LEADING INDICATORS. Five of the seven components in The Conference Board LEI for Australia increased in April. The positive contributors to the index — in order from the largest positive contributor to the smallest — were money supply*, share prices, gross operating surplus*, rural goods exports, and the yield spread. The sales to inventories ratio* and building approvals declined in April.
With the 0.3 percent increase in April, The Conference Board LEI for Australia now stands at 123.1 (2004=100). Based on revised data, this index increased 0.1 percent in March and increased 0.4 percent in February. During the six-month period through April, the leading economic index increased 0.7 percent, and six of the seven components increased (diffusion index, six-month span equals 85.7 percent).
COINCIDENT INDICATORS. All four components in The Conference Board CEI for Australia increased in April. The increases –- in order from the largest positive contributor to the smallest – occurred in employed persons, household gross disposable income*, retail trade, and industrial production*.

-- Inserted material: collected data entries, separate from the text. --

Background: an optimization exercise with open tools, aiming at a short achievable clock period and few clock cycles per item. Do not read the settings as production practice.
In this exercise RTL edits were held to simulation tests only and were not proved equivalent to the original.
Power is estimated from default activity; no workload was simulated.

--- flow/design.v ---
module wav12_compressor (
    input  wire        clk,
    input  wire        rst,
    input  wire        start,
    input  wire [3:0]  cfg_shift,
    input  wire [15:0] cfg_nsamples,
    output wire        idle,
    output wire        done,
    input  wire        in_valid,
    input  wire [15:0] in_sample,
    output wire        in_ready,
    output wire        out_valid,
    output wire [7:0]  out_data,
    output wire        out_last,
    input  wire        out_ready
);
    reg        idle_q, done_q, in_ready_q, start_q, stall_q;
    reg [15:0] rem;          
    reg [3:0]  shift_r;
    wire go      = start & idle_q;
    wire take    = in_valid & in_ready_q;
    wire cfg_nz  = |cfg_nsamples;
    wire rem_is0 = (rem == 16'd0);
    wire rem_is1 = (rem == 16'd1);
    wire adv     = ~stall_q;
    reg        v0, l0;
    reg [15:0] raw;
    wire       v0_hold = v0 & stall_q;
    wire       v0_next = take | v0_hold;
    always @(posedge clk) begin
        if (!v0_hold) begin
            raw <= in_sample;
            l0  <= rem_is1;
        end
        if (rst) v0 <= 1'b0;
        else     v0 <= v0_next;
    end
    reg        v1, l1;
    reg signed [15:0] x1;
    always @(posedge clk) begin
        if (adv) begin
            x1 <= $signed(raw) >>> shift_r;
            l1 <= l0;
        end
        if (rst)      v1 <= 1'b0;
        else if (adv) v1 <= v0;
    end
    reg        v2, l2, v3, l3, v4, l4;
    reg signed [15:0] xp1, x2, x3, x4;
    reg signed [16:0] d1, d1p;
    reg signed [17:0] d2, d2p;
    reg [19:0] ad4;
    reg        neg4;
    wire signed [19:0] e_pos = d2 - d2p;
    wire signed [19:0] e_neg = d2p - d2;
    always @(posedge clk) begin
        if (start_q) begin
            xp1 <= 16'sd0;
            d1p <= 17'sd0;
            d2p <= 18'sd0;
        end else if (adv) begin
            if (v1) xp1 <= x1;
            if (v2) d1p <= d1;
            if (v3) d2p <= d2;
        end
        if (adv) begin
            d1   <= x1 - xp1;
            x2   <= x1;
            l2   <= l1;
            d2   <= d1 - d1p;
            x3   <= x2;
            l3   <= l2;
            ad4  <= e_pos[19] ? e_neg : e_pos;
            neg4 <= e_pos[19];
            x4   <= x3;
            l4   <= l3;
        end
        if (rst) begin
            v2 <= 1'b0; v3 <= 1'b0; v4 <= 1'b0;
        end else if (adv) begin
            v2 <= v1; v3 <= v2; v4 <= v3;
        end
    end
    reg [4:0] w_c;
    integer i;
    always @* begin
        w_c = 5'd1;
        for (i = 1; i < 19; i = i + 1)
            if (ad4[i]) w_c = i[4:0] + 5'd1;
    end
    reg        v5, l5, neg5, esc5;
    reg [4:0]  w5;
    reg [14:0] mag5;
    reg [15:0] x5;
    always @(posedge clk) begin
        if (adv) begin
            w5   <= w_c;
            esc5 <= |ad4[19:15];
            mag5 <= ad4[14:0];
            neg5 <= neg4;
            x5   <= x4;
            l5   <= l4;
        end
        if (rst)      v5 <= 1'b0;
        else if (adv) v5 <= v4;
    end
    wire [3:0]  code5   = w5[3:0] - 4'd1;
    wire [14:0] mag_al  = mag5 << (5'd15 - w5);
    wire [19:0] unit5   = esc5 ? {4'hF, x5} : {code5, ~neg5, mag_al};
    wire [4:0]  len5    = esc5 ? 5'd20 : 5'd5 + w5;
    reg        v6, l6;
    reg [19:0] u6;
    reg [4:0]  len6;
    reg [2:0]  pos6, pos_acc;
    always @(posedge clk) begin
        if (adv) begin
            u6   <= unit5;
            len6 <= len5;
            pos6 <= pos_acc;
            l6   <= l5;
        end
        if (start_q)
            pos_acc <= 3'd0;
        else if (adv & v5)
            pos_acc <= pos_acc + len5[2:0];
        if (rst)      v6 <= 1'b0;
        else if (adv) v6 <= v5;
    end
    reg  [7:0]  carry;
    wire [31:0] al7  = {u6, 12'd0} >> pos6;
    wire [31:0] m7   = al7 | {carry, 24'd0};
    wire [4:0]  t7   = {2'b00, pos6} + len6;
    wire [1:0]  nf7  = t7[4:3];
    wire [2:0]  nb7  = {1'b0, nf7} + {2'b00, l6 & (t7[2:0] != 3'd0)};
    reg  [7:0]  part7;
    always @* begin
        case (nf7)
            2'd0: part7 = m7[31:24];
            2'd1: part7 = m7[23:16];
            2'd2: part7 = m7[15:8];
            default: part7 = m7[7:0];
        endcase
    end
    reg        v8, l8;
    reg [31:0] m8;
    reg [2:0]  nb8;
    always @(posedge clk) begin
        if (adv) begin
            m8  <= m7;
            nb8 <= nb7;
            l8  <= l6;
        end
        if (start_q)
            carry <= 8'd0;
        else if (adv & v6)
            carry <= part7;
        if (rst) v8 <= 1'b0;
        else     v8 <= adv & v6;
    end
    reg [7:0] fdata [0:15];
    reg       flast [0:15];
    reg [3:0] wptr, rptr;
    reg [4:0] count;
    wire [2:0] wn = v8 ? nb8 : 3'd0;
    integer k;
    always @(posedge clk) begin
        for (k = 0; k < 16; k = k + 1) begin : wr
            reg [3:0] lane;
            lane = k[3:0] - wptr;
            if (lane < {1'b0, wn}) begin
                case (lane[1:0])
                    2'd0: fdata[k] <= m8[31:24];
                    2'd1: fdata[k] <= m8[23:16];
                    2'd2: fdata[k] <= m8[15:8];
                    default: fdata[k] <= m8[7:0];
                endcase
                flast[k] <= l8 & (lane[2:0] == nb8 - 3'd1);
            end
        end
    end
    reg       ov_q, ol_q;
    reg [7:0] od_q;
    wire nonempty = (count != 5'd0);
    wire load     = ~ov_q | out_ready;
    wire pop      = load & nonempty;
    always @(posedge clk) begin
        if (load) begin
            od_q <= fdata[rptr];
            ol_q <= flast[rptr];
        end
        if (rst) begin
            ov_q  <= 1'b0;
            rptr  <= 4'd0;
            wptr  <= 4'd0;
            count <= 5'd0;
        end else begin
            if (load) ov_q <= nonempty;
            if (pop)  rptr <= rptr + 4'd1;
            wptr  <= wptr + {1'b0, wn};
            count <= count + {2'b00, wn} - {4'd0, pop};
        end
    end
    wire stall_next = ({1'b0, count} + {3'b000, wn}) > 6'd8;
    wire last_out  = ov_q & ol_q & out_ready;
    wire done_next = last_out | (go & ~cfg_nz);
    wire more_next = ~rem_is0 & ~(rem_is1 & take);
    always @(posedge clk) begin
        if (idle_q) begin
            rem     <= cfg_nsamples;
            shift_r <= cfg_shift;
        end else if (take) begin
            rem     <= rem - 16'd1;
        end
        if (rst) begin
            idle_q     <= 1'b1;
            done_q     <= 1'b0;
            in_ready_q <= 1'b0;
            start_q    <= 1'b0;
            stall_q    <= 1'b0;
        end else begin
            done_q  <= done_next;
            start_q <= go;
            stall_q <= stall_next;
            if (go)             idle_q <= ~cfg_nz;
            else if (last_out)  idle_q <= 1'b1;
            if (idle_q)
                in_ready_q <= go & cfg_nz;
            else
                in_ready_q <= more_next & (~v0_next | ~stall_next);
        end
    end
    assign idle      = idle_q;
    assign done      = done_q;
    assign in_ready  = in_ready_q;
    assign out_valid = ov_q;
    assign out_data  = od_q;
    assign out_last  = ol_q;
endmodule
--- flow/flow/run.sh ---
#!/bin/bash
set -euo pipefail
bash standard.sh SETUP_SLACK_MARGIN=7 finish > standard_flow.log 2>&1
--- flow/standard.sh ---
#!/bin/bash
# synth_recipe.tcl (not shown) runs the flow's synth.tcl, then flattens the netlist and writes it again
# the make line also repeats each setting of config.mk as NAME=value (left out here)
make -C /OpenROAD-flow-scripts/flow DESIGN_CONFIG=/design/flow/config.mk WORK_HOME=/design/flow/orfs CLKGATE_MAP_FILE= SYNTH_SCRIPT=/design/flow/synth_recipe.tcl "${@:-finish}"
--- flow/config.mk ---
export PLATFORM = sky130hd
export DESIGN_NAME = wav12_compressor
export DESIGN_NICKNAME = wav12_compressor
export VERILOG_FILES = /design/flow/design.v
export SDC_FILE = /design/flow/constraint.sdc
export NUM_CORES = 4
export LEC_CHECK = 0
export CAP_MARGIN = 20
export CORE_MARGIN = 2
export CORE_UTILIZATION = 40
export PLACE_DENSITY = 0.6
export SLEW_MARGIN = 20
--- flow/constraint.sdc ---
create_clock -name core_clock -period 10.0 [get_ports {clk}]
set_input_delay 2.0000 -clock core_clock [delete_from_list [all_inputs] [get_ports {clk}]]
set_output_delay 2.0000 -clock core_clock [all_outputs]
set_load 0.01 [all_outputs]
==> metrics.md, run 1 <==
| Metric | Value |
|---|---|
| Skew final | roughly 33 ps |
| Logic gate share of total power | ~35% |
| Yosys warns | 3 |
| Family with the most delay on the worst path | flip-flops |
| Ratio of cells with drive above 1 in the final layout | a little over a tenth |
| Clock sinks | around 500 |
| Row count | between 90 and 100 |
| Number of global-route vias before repair | ~16000 |
| Compound-Gate Fraction of Synth Area | 13.8% |
| Hpwl dp | roughly 38 mm |
| Worst Setup Start Kind | flop |
| CP peak stage delay | 400 ps |
| Setup tns final | 0 ps |
| Maximum VDD drop | 0.153 mV |
| Setup crit end kind | primary output |
| Post-Synthesis Cells | 2156 |
| Final WS setup | between 6000 and 7000 ps |
| Ys flop type | edfxtp_1 |
| Worst Hold Class | reg -> reg |
| Async SR Flop Fraction | 0% |
| Starting Density | 40.4% |
| Synth Area in Adders | approximately 7.0% |
| Largest cells by area after synthesis | edfxtp_1, dfxtp_1, ha_1 |
| Hold Vio Cnt, Final | 0 |
| Worst Path Buf+Inv | 1 |
| Die Wd | between 200 and 300 um |
| Max Used Layer | met4 |
| P per Cell Area | 303 nW/um^2 |
| Synth cell count leaders | edfxtp_1, nand2_1, a21oi_1 |
| Most frequent cell after synthesis | edfxtp_1 |
| Min Tclk post-route | 3180 ps |
| DP Area | 26200 um^2 |
| Least-Margin Pin Slew | 962 ps |
| Unrepaired setup endpoints after global routing | true |
| Area of the multi-input gates | just under 10000 um^2 |
| Final setup viols | 0 |
| Met3 wire len | between 2 and 2.5 mm |
| # DRC | 0 |
| Drt wl/cell | 18.2 um |
| Clock transition at path regs | 60 ps |
| First-pass GRT wire length | 89.9 mm |
| Slew Viols, Final | 0 |
| Vias per cell | between 5 and 6 |
| Worst-Skew Late Latency | between 600 and 700 ps |
| Xor-xnor portion of the synthesized cell area | 3.02% |
| Largest family of logic cells by synthesized area | compound AO/OA/AOI/OAI gates |
| Dpl ws | 5680 ps |
| Yosys reg bits | roughly 500 |
| Port buffer count | 53 |
| Met2 routed WL | 27.3 mm |
| Worst Setup Path Type | reg -> out |
| Top cell type's share of synthesized area | roughly half |
| Core Box Area | a little over 60000 um^2 |
| Layout area overhead | 13.8% |
| Max Clk Rate | ~0.31 GHz |
| CTS tree | yes |
| Via count | between 15000 and 20000 |
| Die area | ~64000 um^2 |
| CP Data Arrival Time | roughly 1200 ps |
| Worst EP required | about 8000 ps |
| Status | timing/DRC/antenna clean |
| Final core occ | between 40% and 50% |
| CP max FO | 2 |
| Pint | approximately 0.0056 W |
| Seq pwr share | 41.7% |
| Mux contribution to synthesized area | 5.04% |
| 1st-pass router iterations | 7 |
| Area leader, netlist | edfxtp_1 |
| Slowest-stage cell, CP | edfxtp_1 |
| # H-tree levels | 2 |
| Root Buffer Master | clkbuf_16 |
| Register area | approximately 14000 um^2 |
| Final Hold Slack | between 300 and 400 ps |
| Cell variety after synth | 85 |
| Sw Share | 35.2% |
| Synth Area per Inst | around 12 um^2 |
| Clk buf depth | 3 |
| Syn Nets | about 2300 |
| Die span in y | about 250 um |
| ANT cells | 0 |
| Clock Power Share | between 20% and 30% |
| Slew Limit Headroom | a little over a third |
| ANT nets after route | 0 |
| GRT Total Usage | 17.6% |
| Simple-Gate Fraction of Synth Area | between 10 and 15% |
| Final period utilization | between 30% and 40% |
| Post-route cell area | about 28000 um^2 |
| Nets | between 2000 and 2500 |
| Critical Path, Cell by Cell | buf_2 |
| Total CTS buffers | 55 |
| GP Congestion | 0.832 |
| EDFF count, synth | between 400 and 500 |
| Max-cap violations | 0 |
| Final wirelength | 56.1 mm |
| Antenna violations before repair | 0 |
| Lkg Pwr | between 10 and 15 nW |
| Remaining Overflow, GRT | 0 |
| Fillers | ~5600 |
| Largest net degree at the start of global routing | around 160 |
| Netlist Area Pre-Place | 24900 um^2 |
| Total I/O pin count | 54 |
| Sw Pwr | around 0.003 W |
| DRT met1 WL | about 25 mm |
| Sequential-to-total area share from yosys stat | 56.8% |
| Iter 0 DRT Violations | 1381 |
-- flip-flops by register name, indices dropped and copies added (netlist names), 5 cells and up --
register	cells
x5	16
x1	16
x4	16
count	5
d1	17
flast	16
od_q	8
d1p	17
m8	27
rem	16
len6	5
ad4	19
d2p	18
xp1	16
carry	8
fdata	128
d2	18
raw	16
w5	5
x2	16
x3	16
u6	20
mag5	15
-- power by group through the flow --
| stage | clock [W] | sequential (W) | combinational [W] |
|---|---|---|---|
| final | 0.00203 | 0.00358 | 0.00298 |
| after global routing | 0.00216 | 0.00366 | 0.00332 |
| after CTS | 0.00208 | 0.00360 | 0.00290 |
| after detailed placement | 0 | 0.00366 | 0.00283 |
| after global placement | 0 | 0.00364 | 0.00280 |
| after floorplan | 0 | 0.00343 | 0.00225 |
-- layout by cell type, fill, tap and decap left out, drive strengths merged, types with 24 or more instances in the layout --
| master | Yosys | layout |
|---|---|---|
| edfxtp | 412 | 412 |
| ha | 124 | 124 |
| xnor2 | 47 | 47 |
| inv | 147 | 150 |
| clkbuf | 79 | 71 |
| nand3 | 30 | 30 |
| dfxtp | 89 | 89 |
| o21ai | 90 | 90 |
| a222oi | 43 | 43 |
| a31oi | 23 | 24 |
| nor2b | 35 | 35 |
| buf | 25 | 52 |
| mux2i | 68 | 68 |
| a21o | 43 | 43 |
| xor2 | 39 | 39 |
| nand2 | 279 | 279 |
| clkdlybuf4s50 | 0 | 39 |
| nor2 | 135 | 135 |
| a21oi | 159 | 159 |
-- timing repair --
item	CTS	global route
pin swaps	6	8
endpoints found under the setup margin	82	122
cloned	1	0
buffers inserted	12	7
hold buffers	0	0
gates resized for setup	78	16
hold endpoints to repair	0	0
-- final timing paths --
| check | start | endpoint | slack, ps | depth (start not counted) |
|---|---|---|---|---|
| max | ol_q | out_last | 6820 | 1 |
| min | neg4 | neg5 | 390 | 0 |
| max reg2reg | pos6[1] | nb8[1] | 7190 | 8 |
| min reg2reg | neg4 | neg5 | 390 | 0 |
-- per-layer routing --
metal,vias to the layer above,track usage (%)
li1,8003,-
met1,8113,23.0
met2,362,30.2
met3,106,2.26
met4,0,6.07
met5,-,0
-- kinds of logic after synthesis --
group                    after synthesis
multiplexers                         103
buffers and inverters                255
AO/OA/AOI/OAI                        507
AND/OR/NAND/NOR                      570
XOR/XNOR                              86
adder cells (fa/ha/maj)              134
flip-flops                           501
-- cell type report --
cell class / count / share of cell area, %
Clock inverter: 32 / 1.13
Timing Repair Buffer: 91 / 2.84
Inverter: 151 / 2.04
Sequential cell: 501 / 50.0
Clock buffer: 71 / 5.39
Tap cell: 837 / 3.70
Multi-Input combinational cell: 1401 / 34.9
-- metrics by stage --
stage          power, W  std cells
2_1_floorplan   0.00568       2156
3_3_place_gp    0.00644       2961
3_5_place_dp    0.00649       2961
4_1_cts         0.00857       3077
5_1_grt         0.00915       3084
6_report        0.00859       3084
Testbench counts, summed over its fixed seeds: cycles 78,028, samples 57,887.
==> run 2: changes to the inputs <==
==> flow/run.sh (new file) <==
#!/bin/bash
# synth_recipe.tcl (not shown) runs the flow's synth.tcl, then flattens the netlist and writes it again
# the make line also repeats each setting of config.mk as NAME=value (left out here)
make -C /OpenROAD-flow-scripts/flow DESIGN_CONFIG=/design/flow/config.mk WORK_HOME=/design/flow/orfs CLKGATE_MAP_FILE= SYNTH_SCRIPT=/design/flow/synth_recipe.tcl finish
removed: flow/flow/run.sh
removed: flow/standard.sh
==> metrics.md, run 2 <==
| Metric | Value |
|---|---|
| Status | timing/DRC/antenna clean |
| Ratio of cells with drive above 1 in the final layout | 7.62% (-2.8 points) |
| Lkg Pwr | 10.3 nW (-1.6%) |
| Synth cell count leaders | edfxtp_1, nand2_1, a21oi_1 |
| Sw Share | 35.4% (+0.14 points) |
| GP Congestion | 0.868 (+4.3%) |
| Cell variety after synth | 85 (unchanged) |
| GRT Total Usage | 17.5% (-0.13 points) |
| Logic gate share of total power | 33.9% (-0.7 points) |
| Port buffer count | 53 (unchanged) |
| Max Clk Rate | 0.234 GHz (-26%) |
| CTS resizes | 0 (-100%) |
| Least-Margin Pin Slew | 981 ps (+18.8 ps) |
| CP Data Arrival Time | 4740 ps (+3560 ps) |
| Worst EP required | 10460 ps (+2460 ps) |
| Commonest non-fill, non-tap cells in the layout | edfxtp_1, nand2_1, a21oi_1, inv_1, nor2_1 |
| # DRC | 0 (unchanged) |
| Commonest non-fill, non-tap cell in the layout | edfxtp_1 |
| Compound-Gate Fraction of Synth Area | 13.8% (unchanged) |
| Core Box Area | 61600 um^2 (unchanged) |
| Antenna violations before repair | 0 (unchanged) |
| Synth Area per Inst | 11.6 um^2 (unchanged) |
| Worst Setup Path Type | in -> reg |
| Total CTS buffers | 54 (-1.8%) |
| Simple-Gate Fraction of Synth Area | 10.1% (unchanged) |
| Remaining Overflow, GRT | 0 (unchanged) |
| Slew Viols, Final | 0 (unchanged) |
| Final wirelength | 56.0 mm (-0.31%) |
| Top cell type's share of synthesized area | 49.7% (unchanged) |
| Xor-xnor portion of the synthesized cell area | 3.02% (unchanged) |
| Sw Pwr | 0.00296 W (-2.2%) |
| Clock transition at path regs | 60 ps (about the same) |
| Die Wd | 254 um (unchanged) |
| Final setup viols | 0 (unchanged) |
| Netlist Area Pre-Place | 24900 um^2 (unchanged) |
| EDFF count, synth | 412 (unchanged) |
| Syn Nets | 2331 (unchanged) |
| ANT cells | 0 (unchanged) |
| Starting Density | 40.4% (unchanged) |
| Setup Buffers After CTS | 0 (-12) |
| Maximum VDD drop | 0.154 mV (+0.88%) |
| Largest family of logic cells by synthesized area | compound AO/OA/AOI/OAI gates |
| Min Tclk post-route | 4280 ps (+1100 ps) |
| Setup tns final | 0 ps (unchanged) |
| Worst Hold Class | reg -> reg |
| ANT nets after route | 0 (unchanged) |
| Worst Setup Start Kind | input pin |
| Vias per cell | 5.39 (+0.27%) |
| Synth Area in Adders | 7.03% (unchanged) |
| CTS tree | yes |
| Post-CTS Hold Fix Bufs | 0 (unchanged) |
| Number of global-route vias before repair | 16300 (-0.81%) |
| Register area | 14200 um^2 (about the same) |
| Reg2reg setup slack | 6520 ps (-670 ps) |
| Clk buf depth | 3 (unchanged) |
| Largest regs | fdata (128), m8 (27), u6 (20) |
| Final Hold Slack | 415 ps (+21.2 ps) |
| Skew final | 38.6 ps (+5.95 ps) |
| Layout area overhead | 12.2% |
| CP max FO | 11 (+9) |
| Clock Power Share | 23.0% (-0.6 points) |
| Die area | 64300 um^2 (unchanged) |
| Setup crit end kind | flop |
| Row count | 91 (unchanged) |
| Largest Register | fdata |
| Sequential-to-total area share from yosys stat | 56.8% (unchanged) |
| Pint | 0.00540 W (-2.8%) |
| Fillers | 5554 (-0.36%) |
| P per Cell Area | 299 nW/um^2 (-1.3%) |
| Async SR Flop Fraction | 0% (unchanged) |
| Nets | 2361 (-0.63%) |
| Max reg flops | 128 (unchanged) |
| Area leader, netlist | edfxtp_1 |
| Seq pwr share | 43.0% (+1.3 points) |
| Hold Vio Cnt, Final | 0 (unchanged) |
| Most frequent cell after synthesis | edfxtp_1 |
| Die span in y | 254 um (unchanged) |
| Ys flop type | edfxtp_1 |
| Total I/O pin count | 54 (unchanged) |
| Drt wl/cell | 18.2 um (+0.21%) |
| 1st-pass router iterations | 9 (+2) |
| Worst-Skew Late Latency | 620 ps (about the same) |
| Yosys reg bits | 501 (unchanged) |
| Hpwl dp | 38.8 mm (+1.2%) |
| Unrepaired setup endpoints after global routing | false |
| Clock sinks | 501 (unchanged) |
| Mux contribution to synthesized area | 5.04% (unchanged) |
| Final period utilization | 42.8% (+11 points) |
| Max-cap violations | 0 (unchanged) |
| Root Buffer Master | clkbuf_16 |
| Largest net degree at the start of global routing | 105 (-34%) |
| Area of the multi-input gates | 9730 um^2 (-1.6%) |
| First-pass GRT wire length | 89.2 mm (-0.82%) |
| Iter 0 DRT Violations | 1273 (-7.8%) |
| Largest cells by area after synthesis | edfxtp_1, dfxtp_1, ha_1 |
| Via count | 16500 (-0.25%) |
| # H-tree levels | 2 (unchanged) |
| Yosys warns | 3 (unchanged) |
| Post-Synthesis Cells | 2156 (unchanged) |
| Slew Limit Headroom | 34.5% (-1.4 points) |
-- run 2: cell counts after synthesis --
Identical to the previous run, type by type.
-- run 2: through the flow --
stage	utilization (%)	setup WS [ps]	area (um^2)	total power, W	std cells
finish	45.4	5720	27900	0.00836	3068
global route	45.4	5550	27900	0.00892	3068
CTS	45.3	5690	27900	0.00843	3067
detailed placement	42.6	5070	26200	0.00648	2966
global placement	42.6	5100	26200	0.00641	2966
floorplan	-	2670	24900	0.00572	2156
-- run 2: kinds of logic after synthesis --
kind of cell,count (synthesis)
buffers and inverters,255
multiplexers,103
AO/OA/AOI/OAI,507
AND/OR/NAND/NOR,570
flip-flops,501
XOR/XNOR,86
adder cells (fa/ha/maj),134
-- run 2: layer usage --
layer	vias to the layer above	wire length (um)	GRT usage, %
met4	0	1070	4.34
met2	372	27600	30.6
li1	7973	-	-
met5	-	0	0
met3	86	2730	2.38
met1	8112	24600	22.9
-- run 2: layout make-up --
class                   count  area share [%]
flip-flops and latches    501            50.6
multi-input cells        1400            34.8
clock buffers              70            5.13
well taps                 837            3.75
repair buffers             78            2.58
inverters                 151            2.05
clock inverters            31            1.02
-- run 2: final timing paths --
kind / start / to / cells after the start
setup / recovery: out_ready / count[4] / 13
hold / removal: x2[7] / x3[7] / 0
setup reg to reg: wptr[1] / fdata[8][0] / 8
hold reg to reg: x2[7] / x3[7] / 0
-- run 2: power by group through the flow --
stage / sequential, W / clock (W) / combinational, W
floorplan: 0.00349 / 0 / 0.00223
global route: 0.00368 / 0.00205 / 0.00319
detailed placement: 0.00365 / 0 / 0.00283
finish: 0.00360 / 0.00193 / 0.00284
global placement: 0.00363 / 0 / 0.00278
CTS: 0.00361 / 0.00198 / 0.00285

With the increase of 0.3 percent in April, The Conference Board CEI for Australia now stands at 122.9 (2004=100). Based on revised data, this index increased 0.2 percent in March and increased 0.3 percent in February. During the six-month period through April, the coincident economic index increased 1.2 percent, with all four components in the series making positive contributions (diffusion index, six-month span equals 100.0 percent).
DATA AVAILABILITY. The data series used to compute The Conference Board Leading Economic Index® (LEI) for Australia and The Conference Board Coincident Economic Index® (CEI) for Australia reported in this release are those available “as of” 10 A.M. ET on June 15, 2013. Some series are estimated as noted below.
Series in The Conference Board LEI for Australia that are based on our estimates are sales to inventory ratio and gross operating surplus for private non-financial corporations, the implicit price index used to deflate rural goods exports and building approvals, and the CPI used to deflate money supply M3. Series in The Conference Board CEI for Australia that are based on our estimates are industrial production and household disposable income. CPI was used to deflate retail trade.
THESE DATA ARE FOR ANALYSIS PURPOSES ONLY. NOT FOR REDISTRIBUTION, PUBLISHING, DATABASING, OR PUBLIC POSTING WITHOUT EXPRESS WRITTEN PERMISSION.